Home Issue 10 Rams / Hrútar

Rams / Hrútar

108
4
SHARE

A touching and humanist drama based around a remote farming community, Rams explores human relationships and farming traditions in an isolated community in a beautiful and natural way. The winner of the Un Certain Regard prize at Cannes, the film is another in a series of strong Icelandic films and shows signs of the high quality of Icelandic art to come.

The simplistic premise of the film is the effect that a scrapie (an incurable and infectious disease) infestation has on the inhabitants of a rural community of sheep farmers and, in particular, on the strained relationship of two brothers. The disease requires the entire stock of sheep to be killed, and new sheep cannot be safely introduced to the area for three years, so it has a large effect on the rural Icelandic community. Gummi, played by Sigurður Sigurjónsson, is a quiet farmer in Bárðardalur, an isolated valley in North Iceland. His brother Kiddi, Theodór Júlíusson, lives next door on the same plot of land, but the two haven’t spoken in decades. Both avoid other people but find great solace in the company of their sheep. Director Hákonarson has a keen eye for details, and naturalistically presents the rigors of farm work, and the worn-looking Icelandic sweaters and ripped flannels speak volumes about the isolation of the two men.

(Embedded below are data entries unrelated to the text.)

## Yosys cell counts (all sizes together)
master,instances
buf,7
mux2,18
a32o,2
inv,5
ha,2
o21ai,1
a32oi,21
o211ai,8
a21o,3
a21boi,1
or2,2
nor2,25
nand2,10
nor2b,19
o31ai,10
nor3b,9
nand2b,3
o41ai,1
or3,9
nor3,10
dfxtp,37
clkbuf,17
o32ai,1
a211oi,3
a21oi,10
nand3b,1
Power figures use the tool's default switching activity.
--- config.mk ---
export PLATFORM = sky130hd
export DESIGN_NAME = div_unit
export DESIGN_NICKNAME = d
export VERILOG_FILES = /design/src/rtl/div_unit.sv
export SDC_FILE = /design/constraint.sdc
export NUM_CORES = 1
export LEC_CHECK = 0
export BUFFER_PORTS_ARGS = -buffer_cell sky130_fd_sc_hd__buf_2
export CAP_MARGIN = 20
export CORE_MARGIN = 1
export CORE_UTILIZATION = 36
export CTS_CLUSTER_SIZE = 20
export DETAILED_ROUTE_END_ITERATION = 10
export PLACE_DENSITY = 0.61
export SLEW_MARGIN = 20
export SYNTH_ARGS = -nofsm -noshare
export SYNTH_HDL_FRONTEND = slang
export SYNTH_SLANG_ARGS = --single-unit
--- constraint.sdc ---
create_clock -name clk -period 5.4 [get_ports clk]
set_clock_uncertainty 0.05 [all_clocks]
set_input_delay 1.62 -clock clk [delete_from_list [all_inputs] [get_ports clk]]
set_output_delay 1.62 -clock clk [all_outputs]
set_load 0.01 [all_outputs]
## config.mk

```make
export PLATFORM = sky130hd
export DESIGN_NAME = mux_scan_ctrl
export DESIGN_NICKNAME = d
export VERILOG_FILES = /design/src/rtl/mux_scan_ctrl.sv
export SDC_FILE = /design/constraint.sdc
export NUM_CORES = 1
export LEC_CHECK = 0
export BUFFER_PORTS_ARGS = -buffer_cell sky130_fd_sc_hd__buf_2
export CAP_MARGIN = 20
export CORE_MARGIN = 2
export CORE_UTILIZATION = 54
export CTS_CLUSTER_SIZE = 8
export DETAILED_ROUTE_END_ITERATION = 10
export PLACE_DENSITY = 0.81
export SETUP_SLACK_MARGIN = 0.05
export SYNTH_ARGS = -nofsm -noshare
export SYNTH_HDL_FRONTEND = slang
export SYNTH_SLANG_ARGS = --single-unit
```

## constraint.sdc

```tcl
create_clock -name clk -period 2.7 [get_ports clk]
set_input_delay 0.27 -clock clk [delete_from_list [all_inputs] [get_ports clk]]
set_output_delay 0.27 -clock clk [all_outputs]
set_load 0.005 [all_outputs]
```
File: src/rtl/axis_split_x2.sv
// AXI-Stream width splitter: one DWIDTH_IN word in, two DWIDTH_OUT beats out (lower half first).
// Optional packet framing via `define AXIS_SPLIT_TLAST_EN (tlast follows the upper-half beat).
module axis_split_x2 #(
  parameter int DWIDTH_IN  = 256,
  parameter int DWIDTH_OUT = 128
) (
  input  logic                  aclk,
  input  logic                  areset,
  input  logic [DWIDTH_IN-1:0]  s_axis_tdata,
  input  logic                  s_axis_tvalid,
  output logic                  s_axis_tready,
`ifdef AXIS_SPLIT_TLAST_EN
  input  logic                  s_axis_tlast,
`endif
  output logic [DWIDTH_OUT-1:0] m_axis_tdata,
  output logic                  m_axis_tvalid,
  input  logic                  m_axis_tready
`ifdef AXIS_SPLIT_TLAST_EN
  ,
  output logic                  m_axis_tlast
`endif
);

  generate
    if (DWIDTH_IN != 2 * DWIDTH_OUT) begin : g_width_check
      $error("axis_split_x2: DWIDTH_IN must equal 2*DWIDTH_OUT");
    end
  endgenerate

  typedef enum logic [1:0] {
    ST_IDLE = 2'd0,
    ST_LO   = 2'd1,
    ST_HI   = 2'd2
  } state_t;

  state_t                 r_state;
  state_t                 w_state_nxt;
  logic [DWIDTH_IN-1:0]   r_held;
  logic                   w_capture;
  logic                   w_ready;
`ifdef AXIS_SPLIT_TLAST_EN
  logic                   r_last;
`endif

  // State register and holding register; reset discards any half still pending.
  always_ff @(posedge aclk) begin
    if (areset) begin
      r_state <= ST_IDLE;
      r_held  <= '0;
`ifdef AXIS_SPLIT_TLAST_EN
      r_last  <= 1'b0;
`endif
    end else begin
      r_state <= w_state_nxt;
      if (w_capture) begin
        r_held <= s_axis_tdata;
`ifdef AXIS_SPLIT_TLAST_EN
        r_last <= s_axis_tlast;
`endif
      end
    end
  end

  // Next-state and input-side handshake; HI accepts a new word only when its upper half leaves.
  always_comb begin
    w_state_nxt = r_state;
    w_capture   = 1'b0;
    w_ready     = 1'b0;
    case (r_state)
      ST_IDLE: begin
        w_ready = 1'b1;
        if (s_axis_tvalid) begin
          w_capture   = 1'b1;
          w_state_nxt = ST_LO;
        end else begin
          w_state_nxt = ST_IDLE;
        end
      end
      ST_LO: begin
        if (m_axis_tready) begin
          w_state_nxt = ST_HI;
        end else begin
          w_state_nxt = ST_LO;
        end
      end
      ST_HI: begin
        w_ready = m_axis_tready;
        if (m_axis_tready) begin
          if (s_axis_tvalid) begin
            w_capture   = 1'b1;
            w_state_nxt = ST_LO;
          end else begin
            w_state_nxt = ST_IDLE;
          end
        end else begin
          w_state_nxt = ST_HI;
        end
      end
      default: begin
        w_state_nxt = ST_IDLE;
      end
    endcase
  end

  // s_axis_tready carries a combinational path from m_axis_tready (HI) and areset.
  assign s_axis_tready = w_ready & ~areset;

  // Output side decodes registered state only.
  assign m_axis_tvalid = (r_state == ST_LO) || (r_state == ST_HI);
  assign m_axis_tdata  = (r_state == ST_HI) ? r_held[DWIDTH_IN-1:DWIDTH_OUT]
                                            : r_held[DWIDTH_OUT-1:0];
`ifdef AXIS_SPLIT_TLAST_EN
  assign m_axis_tlast  = (r_state == ST_HI) & r_last;
`endif

endmodule

File: config.mk
export PLATFORM = sky130hd
export DESIGN_NAME = axis_split_x2
export DESIGN_NICKNAME = d
export VERILOG_FILES = /design/src/rtl/axis_split_x2.sv
export SDC_FILE = /design/constraint.sdc
export NUM_CORES = 1
export LEC_CHECK = 0
export BUFFER_PORTS_ARGS = -buffer_cell sky130_fd_sc_hd__buf_2
export CORE_MARGIN = 10
export CORE_UTILIZATION = 54
export CTS_BUF_LIST = sky130_fd_sc_hd__clkbuf_8
export DETAILED_ROUTE_END_ITERATION = 10
export GPL_ROUTABILITY_DRIVEN = 0
export HOLD_SLACK_MARGIN = 0.02
export PLACE_DENSITY_LB_ADDON = 0.3
export SETUP_SLACK_MARGIN = 0.4
export SKIP_LAST_GASP = 1
export SYNTH_ARGS = -nofsm -noshare
export SYNTH_HDL_FRONTEND = slang
export SYNTH_SLANG_ARGS = --single-unit
File: constraint.sdc
create_clock -name aclk -period 1.7 [get_ports aclk]
set_input_delay 0.17 -clock aclk [delete_from_list [all_inputs] [get_ports aclk]]
set_output_delay 0.17 -clock aclk [all_outputs]
set_load 0.05 [all_outputs]
# [After elaboration in Yosys (flattened, before gate mapping)]
# Cells that the tools add are included.
[totals] reg_bits=258 in_bits=260 output_inout_bits=130 word_cells=17
[op_classes] eq_ne=2 mux=9 bitwise_logic=2 reduce_logical=2
[op_table] cell="128-bit two-way mux" count=1
[op_table] cell="2-bit case mux with 3 select lines" count=1
[op_table] cell="2-bit two-way mux" count=2
[op_table] cell="1-bit case mux with 2 select lines" count=2
[op_table] cell="1-bit two-way mux" count=3
[op_table] cell="2-bit by 1-bit equality test with 1-bit output, second input constant" count=1
[op_table] cell="2-bit equality test, second input constant" count=1
[op_table] cell="2-bit logical NOT" count=1
[op_table] cell="1-bit AND" count=1
[op_table] cell="1-bit logical OR" count=1
[op_table] cell="1-bit NOT" count=1

# [Depth between registers and ports, before layout]
[logic_depth] word_depth=3 ltp_mapped=8 depth_no_buf=5

# [Worst setup path before layout]
# OpenSTA, ideal clock, no wires.
[synth_timing] path_kind="reg-to-output" start="register r_state[0]" end="output m_axis_tdata[100]" t_arrival_ns=1.496 t_required_ns=1.530 setup_slack_ns=0.034 path_stages_with_launch=6 n_path_buf=2 path_cell_list="dfxtp_1 -> inv_1 -> ha_1 -> clkbuf_1 -> buf_2 -> mux2_2"
[synth_via] elab_chain_cells=2
[synth_rtl] element="start: declaration" line_no="36" source="state_t r_state;"
[synth_rtl] element="start signal: assignment" line_no="54" source="r_state <= w_state_nxt;"
[synth_rtl] element="2-bit equality test" line_no="110" source="assign m_axis_tdata = (r_state == ST_HI) ? r_held[DWIDTH_IN-1:DWIDTH_OUT]"
[synth_rtl] element="128-bit two-way mux" line_no="110"
[synth_rtl] element="end: declaration" line_no="15" source="output logic [DWIDTH_OUT-1:0] m_axis_tdata,"
# Every way passes these cells.

# [Worst setup path after layout]
[layout_timing] start="register r_state[0]" end="output m_axis_tdata[108]"
# The elaborated chain is that of the path after synthesis.

==> reports/summary.txt <==
status: finished with violations
failing checks: negative setup slack
Tot GR Track Use: 0.3415
reg2reg end: r_held[146]
Adder-Cell Fraction of Synth Area: 0.003828
crit path max fanout: 5
Post-Route Utilization: 0.9467
WS Path Type: reg -> out
Sw Share: 0.3372
mean post-synth cell area: 10.31 µm²
Switch Pwr: 6.395 mW
DRT Wirelength: 70640 µm
Pwr per Cell Area: 848.3 mW/mm²
final setup skew: 0.02205 ns
XOR/XNOR share of the synthesized area: 0
Post-Synth Simple-Gate Area: 0.2468
Critical Path RT: 1.53 ns
post-route ant nets: 0
Slew Limit Fails: 0
first-pass GRT wire length: 83180 µm
critical path launch point: r_state[0]
RSZ-0062 raised after global routing: yes
Die Y: 175.6 µm
post-route setup slack: -0.6338 ns
Initial DRC Count: 1628
Bufs on Longest Clock Path: 3
Synth Area in Compound Gates: 0.0009571
startpoint types: flop
GRT overflow: 0
FF-to-FF Start: r_state[0]
Final Hold Fails: 0
Fin Setup TNS: -160.72 ns
H-Tree Depth: 2
Port Buffer Count: 389
R2R cell count: 12
Hold Crit Depth: 3
Die X: 175.6 µm
main area contributors after synthesis: dfxtp_1, nand2b_1, mux2i_1
maximum vdd drop: 794.7 µV
Clock Sinks: 258
# IOs: 390
largest net degree at the start of global routing: 78
Clock Pin Slew Worst Setup and Hold Paths: 0.08 ns
Max Cap Viol: 0
Logic pwr share: 0.318
Crit. End Element: primary output
area leader, netlist: dfxtp_1
area of the die: 0.03083 mm²
mux share of post-synthesis cell area: 0.3070
DRC viols: 0
Clk Latency, worst-skew pair: 0.56 ns
crit path time final: 2.334 ns
worst endpoint data arrival time: 2.16 ns
vias in the first global route: 14241
largest family of logic cells by synthesized area: multiplexers
r2r setup slk: -0.50 ns
Final #Nets: 2258
initial antenna violation count: 8
Lkg Pwr: 9.790 nW
CTS buffer count: 44
final period utilization: 1.373
Achievable Freq: 0.4285 GHz
Hold WS: 0.1808 ns
TritonRoute pass-1 iters: 7
fillers: 611
Yosys reg bits: 258
worst slew pin tran: 0.4085 ns
Critical path destination: m_axis_tdata[108]
# rows: 56
CTS tree: yes
Pint: 12.57 mW
setup violation total in the final timing report: 387
sequential group share of total power: 0.366
Root Driver: clkbuf_8
Synth Cell Area: 0.01307 mm²
top cell type's share of synthesized area: 0.3951
sequential area share after synthesis: 0.3951
core area: 0.02361 mm²
Max-slew headroom: 0.7277
hold crit path type: in -> reg
wire length per cell: 30.06 µm
syn nets: 1532
Yosys cell types: 13
Vias: 14225
dpl hpwl: 25930 µm
Initial Util: 0.5536
Avg Vias per Cell: 6.053
Clock Power Share: 0.316
Area Growth Syn to Fin: 71.01%
share of cells above drive strength 1: 0.3783
Synthesis Warnings: 0
Syn Inst Count: 1268
## src/rtl/calc_stream_engine_if.sv

```systemverilog
// Memory-side bus of the stream engine: one read port with one-cycle latency and one write port.
interface calc_stream_engine_if #(
  parameter int ADDR_W = 9,
  parameter int DATA_W = 32,
  parameter int PACK   = 2
);
  logic                   read_o;
  logic [ADDR_W-1:0]      r_addr_o;
  logic [PACK*DATA_W-1:0] r_data_i;
  logic                   write_o;
  logic [ADDR_W-1:0]      w_addr_o;
  logic [PACK*DATA_W-1:0] w_data_o;

  modport master (
    output read_o, r_addr_o, write_o, w_addr_o, w_data_o,
    input  r_data_i
  );

  modport slave (
    input  read_o, r_addr_o, write_o, w_addr_o, w_data_o,
    output r_data_i
  );
endinterface

```

## src/rtl/calc_stream_engine.sv

```systemverilog
// Streams operand pairs from memory, combines each pair (add/sub/saturating add),
// and packs PACK results per word into a circular write window.
module calc_stream_engine #(
  parameter int ADDR_W = 9,
  parameter int DATA_W = 32,
  parameter int PACK   = 2
) (
  input  logic              clk_i,
  input  logic              rst_i,
  input  logic              start_i,
  input  logic [1:0]        mode_i,
  input  logic [ADDR_W-1:0] read_start_addr,
  input  logic [ADDR_W-1:0] read_end_addr,
  input  logic [ADDR_W-1:0] write_start_addr,
  input  logic [ADDR_W-1:0] write_end_addr,
  calc_stream_engine_if.master bus,
  output logic              busy_o,
  output logic              done_o,
  output logic              err_o,
  output logic              wrap_o,
  output logic              ovf_o
);
  localparam int MEM_W = PACK * DATA_W;
  localparam int LW    = $clog2(PACK + 1);
  localparam logic [LW-1:0] LAST_LANE = LW'(PACK - 1);

  localparam logic [2:0] S_IDLE  = 3'd0;
  localparam logic [2:0] S_READ  = 3'd1;
  localparam logic [2:0] S_ACC   = 3'd2;
  localparam logic [2:0] S_WRITE = 3'd3;
  localparam logic [2:0] S_DONE  = 3'd4;

  logic [2:0]        state;
  logic [ADDR_W-1:0] r_ptr;
  logic [ADDR_W-1:0] w_ptr;
  logic [ADDR_W-1:0] rd_end;
  logic [ADDR_W-1:0] wr_start;
  logic [ADDR_W-1:0] wr_end;
  logic [1:0]        mode_q;
  logic [LW-1:0]     lane;
  logic [MEM_W-1:0]  buffer;
  logic              last_word;
  logic              err_q;
  logic              wrap_q;
  logic              ovf_q;

  logic [DATA_W-1:0] op_a;
  logic [DATA_W-1:0] op_b;
  logic [DATA_W:0]   sum;
  logic [DATA_W-1:0] result;
  logic              ovf_now;

  assign op_a = bus.r_data_i[MEM_W-1 -: DATA_W];
  assign op_b = bus.r_data_i[DATA_W-1:0];
  assign sum  = {1'b0, op_a} + {1'b0, op_b};

  // Carry-out of the wide sum doubles as the clamp condition for saturating add.
  always_comb begin
    result  = sum[DATA_W-1:0];
    ovf_now = sum[DATA_W];
    case (mode_q)
      2'b01: begin
        result  = op_a - op_b;
        ovf_now = (op_a < op_b);
      end
      2'b10: begin
        if (sum[DATA_W]) result = '1;
      end
      default: ;
    endcase
  end

  always_ff @(posedge clk_i) begin
    if (!rst_i) begin
      state     <= S_IDLE;
      r_ptr     <= '0;
      w_ptr     <= '0;
      rd_end    <= '0;
      wr_start  <= '0;
      wr_end    <= '0;
      mode_q    <= '0;
      lane      <= '0;
      buffer    <= '0;
      last_word <= 1'b0;
      err_q     <= 1'b0;
      wrap_q    <= 1'b0;
      ovf_q     <= 1'b0;
    end else begin
      case (state)
        S_IDLE: begin
          if (start_i) begin
            r_ptr     <= read_start_addr;
            w_ptr     <= write_start_addr;
            rd_end    <= read_end_addr;
            wr_start  <= write_start_addr;
            wr_end    <= write_end_addr;
            mode_q    <= mode_i;
            lane      <= '0;
            buffer    <= '0;
            last_word <= 1'b0;
            wrap_q    <= 1'b0;
            ovf_q     <= 1'b0;
            // Inverted ranges abort before any memory traffic.
            if ((read_end_addr < read_start_addr) || (write_end_addr < write_start_addr)) begin
              err_q <= 1'b1;
              state <= S_DONE;
            end else begin
              err_q <= 1'b0;
              state <= S_READ;
            end
          end
        end
        S_READ: state <= S_ACC;
        S_ACC: begin
          for (int k = 0; k < PACK; k++) begin
            if (lane == LW'(k)) buffer[k*DATA_W +: DATA_W] <= result;
          end
          lane      <= lane + 1'b1;
          r_ptr     <= r_ptr + 1'b1;
          ovf_q     <= ovf_q | ovf_now;
          last_word <= (r_ptr == rd_end);
          state     <= ((lane == LAST_LANE) || (r_ptr == rd_end)) ? S_WRITE : S_READ;
        end
        S_WRITE: begin
          buffer <= '0;
          lane   <= '0;
          if (w_ptr == wr_end) begin
            w_ptr  <= wr_start;
            wrap_q <= 1'b1;
          end else begin
            w_ptr <= w_ptr + 1'b1;
          end
          state <= last_word ? S_DONE : S_READ;
        end
        S_DONE:  state <= S_IDLE;
        default: state <= S_IDLE;
      endcase
    end
  end

  assign bus.read_o   = (state == S_READ);
  assign bus.r_addr_o = r_ptr;
  assign bus.write_o  = (state == S_WRITE);
  assign bus.w_addr_o = w_ptr;
  assign bus.w_data_o = buffer;

  assign busy_o = (state != S_IDLE);
  assign done_o = (state == S_DONE);
  assign err_o  = err_q;
  assign wrap_o = wrap_q;
  assign ovf_o  = ovf_q;
endmodule

```

## src/flat_wrapper.sv

```systemverilog
// flat-port wrapper written by rule: the top's interface ports become plain ports
module calc_stream_engine_flat 
#(
  parameter int ADDR_W = 9,
  parameter int DATA_W = 32,
  parameter int PACK   = 2
)
  (clk_i, rst_i, start_i, mode_i, read_start_addr, read_end_addr, write_start_addr, write_end_addr, busy_o, done_o, err_o, wrap_o, ovf_o, bus_read_o, bus_r_addr_o, bus_write_o, bus_w_addr_o, bus_w_data_o, bus_r_data_i);
  calc_stream_engine_if #(.ADDR_W(ADDR_W), .DATA_W(DATA_W), .PACK(PACK)) bus_i ();
  input  logic clk_i;
  input  logic rst_i;
  input  logic start_i;
  input  logic [1:0] mode_i;
  input  logic [ADDR_W-1:0] read_start_addr;
  input  logic [ADDR_W-1:0] read_end_addr;
  input  logic [ADDR_W-1:0] write_start_addr;
  input  logic [ADDR_W-1:0] write_end_addr;
  output logic busy_o;
  output logic done_o;
  output logic err_o;
  output logic wrap_o;
  output logic ovf_o;
  output wire logic [$bits(bus_i.read_o)-1:0] bus_read_o;
  output wire logic [$bits(bus_i.r_addr_o)-1:0] bus_r_addr_o;
  output wire logic [$bits(bus_i.write_o)-1:0] bus_write_o;
  output wire logic [$bits(bus_i.w_addr_o)-1:0] bus_w_addr_o;
  output wire logic [$bits(bus_i.w_data_o)-1:0] bus_w_data_o;
  input wire logic [$bits(bus_i.r_data_i)-1:0] bus_r_data_i;
  assign bus_read_o = bus_i.read_o;
  assign bus_r_addr_o = bus_i.r_addr_o;
  assign bus_write_o = bus_i.write_o;
  assign bus_w_addr_o = bus_i.w_addr_o;
  assign bus_w_data_o = bus_i.w_data_o;
  assign bus_i.r_data_i = bus_r_data_i;
  calc_stream_engine #(.ADDR_W(ADDR_W), .DATA_W(DATA_W), .PACK(PACK)) u_core (.clk_i(clk_i), .rst_i(rst_i), .start_i(start_i), .mode_i(mode_i), .read_start_addr(read_start_addr), .read_end_addr(read_end_addr), .write_start_addr(write_start_addr), .write_end_addr(write_end_addr), .bus(bus_i), .busy_o(busy_o), .done_o(done_o), .err_o(err_o), .wrap_o(wrap_o), .ovf_o(ovf_o));
endmodule
```

## config.mk

```make
export PLATFORM = sky130hd
export DESIGN_NAME = calc_stream_engine_flat
export DESIGN_NICKNAME = d
export VERILOG_FILES = /design/src/rtl/calc_stream_engine_if.sv /design/src/rtl/calc_stream_engine.sv /design/src/flat_wrapper.sv
export SDC_FILE = /design/constraint.sdc
export NUM_CORES = 1
export LEC_CHECK = 0
export CORE_MARGIN = 2
export CORE_UTILIZATION = 55
export DETAILED_ROUTE_END_ITERATION = 7
export PLACE_DENSITY = 0.85
export SYNTH_ARGS = -nofsm -noshare
export SYNTH_HDL_FRONTEND = slang
export SYNTH_SLANG_ARGS = --single-unit
```

## constraint.sdc

```tcl
create_clock -name clk_i -period 6.1 [get_ports clk_i]
set_input_delay 0.915 -clock clk_i [delete_from_list [all_inputs] [get_ports clk_i]]
set_output_delay 0.915 -clock clk_i [all_outputs]
set_load 0.02 [all_outputs]
```

==> results of run 1 <==
==> sequential cells by signal, indices dropped and copies added, names as in the netlist, 3 cells and up <==
register / cells
u_core.wr_start: 9
u_core.state: 3
u_core.rd_end: 9
u_core.bus.w_data_o: 64
u_core.bus.r_addr_o: 9
u_core.bus.w_addr_o: 9
u_core.wr_end: 9
==> kinds of logic after synthesis <==
logic type	after synthesis	share of synthesized area
multiplexers	1	0.00122
XOR/XNOR	41	0.0388
AND/OR/NAND/NOR	407	0.202
flip-flops	120	0.260
adder cells (fa/ha/maj)	88	0.121
AO/OA/AOI/OAI	434	0.309
buffers and inverters	164	0.0688
==> tightest hold or removal path, cell delays in order, from the launching register on <==
cell	delay, ns
dfxtp_1	0.30
nand2_1	0.05
a21oi_1	0.05
==> power breakdown <==
group	switching, mW	internal, mW	leakage, nW
Sequential	0.0281	0.809	0.975
Combinational	0.465	0.303	3.53
Clock	0.379	0.608	0.272
Total	0.872	1.72	4.77
==> cells in the mapped netlist, types with 14 or more instances <==
master | number | area (um2)
o21a_1 | 19 | 143
nand4_1 | 14 | 87.6
o211ai_1 | 15 | 113
nor3_1 | 21 | 105
ha_1 | 86 | 1080
a22o_1 | 14 | 123
xor2_1 | 22 | 193
a31oi_1 | 14 | 87.6
nand2_1 | 184 | 691
a21oi_1 | 144 | 721
xnor2_1 | 19 | 166
nand2b_1 | 18 | 113
a221oi_1 | 17 | 149
inv_1 | 90 | 338
dfxtp_1 | 120 | 2400
nand3_1 | 30 | 150
a21o_1 | 15 | 113
nor2_1 | 78 | 293
o21ai_0 | 74 | 370
clkbuf_1 | 62 | 233
==> stage by stage <==
stage | hold slack, ns | setup slack, ns
finish | 0.455 | 1.73
global route | 0.478 | 1.51
CTS | 0.457 | 1.88
detailed placement | 0.446 | 1.47
global placement | 0.436 | 1.46
floorplan | 0.433 | 2.50
==> area by class of cell <==
class | count | area (um2) | area share
well taps | 220 | 275 | 0.0233
clock buffers | 20 | 447 | 0.0378
repair buffers | 201 | 1990 | 0.169
multi-input cells | 971 | 6220 | 0.527
flip-flops and latches | 120 | 2400 | 0.204
clock inverters | 12 | 128 | 0.0108
inverters | 91 | 342 | 0.0289
==> how the worst max path moves through the flow <==
| stage | from | to | cells past startpoint |
|---|---|---|---|
| 3_3_place_gp | bus_r_data_i[18] | u_core.bus.w_data_o[8] | 14 |
| 2_1_floorplan | bus_r_data_i[32] | u_core.bus.w_data_o[62] | 13 |
| 3_5_place_dp | bus_r_data_i[18] | u_core.bus.w_data_o[8] | 14 |
| 6_report | bus_r_data_i[18] | u_core.bus.w_data_o[0] | 13 |
| 4_1_cts | bus_r_data_i[18] | u_core.bus.w_data_o[8] | 14 |
| 5_1_grt | bus_r_data_i[18] | u_core.bus.w_data_o[8] | 14 |
==> metal layers <==
layer  vias up  track usage  part of all wire
met2       561        0.540              0.46
li1       4785            -                 -
met4         0        0.131             0.035
met5         -            0                 0
met3        93       0.0788             0.097
met1      4682        0.418              0.41
==> placed cells by master (no fill, tap or decap), types with 11 or more instances in the layout <==
cell type / synthesis / routed
nor3_1: 21 / 21
o21a_1: 19 / 19
a31oi_1: 14 / 14
o21bai_1: 11 / 11
nor2b_1: 12 / 12
nand3_1: 30 / 30
clkdlybuf4s50_1: 0 / 193
nor4_1: 12 / 12
a22o_1: 14 / 14
nand4_1: 14 / 14
xor2_1: 22 / 22
ha_1: 86 / 86
o211ai_1: 15 / 15
a21oi_1: 144 / 144
a211oi_1: 12 / 12
clkbuf_16: 0 / 17
o22ai_1: 12 / 12
nor2_1: 78 / 77
o21ai_0: 74 / 74
xnor2_1: 19 / 19
dfxtp_1: 120 / 120
a221oi_1: 17 / 17
inv_1: 90 / 89
nand2b_1: 18 / 18
nand2_1: 184 / 184
a21o_1: 15 / 15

As with many Nordic films, it’s difficult to place Rams in any one genre. The director Grímur Hákonarson uses real-life story elements to weave together a story that feels realistic. In the end, the film feels like less of a film and more of a clip of someone’s life. The lack of narrative and limited dialogue leave much to interpretation, and the panning shots of the Icelandic landscape are particularly striking. The cultural element of the film is what makes it so excellent – the Danish veterinarian, played by Charlotte Bøving, who is charged with enforcing the scrapie laws, represents the menace of the oppressive continental powers, and the draconian foreign-imposed rules and regulations. This creates a near paranoid fear that Icelandic sovereignty is constantly under threat, which is presently expressed through the widespread support for the fierce anti-EU movement.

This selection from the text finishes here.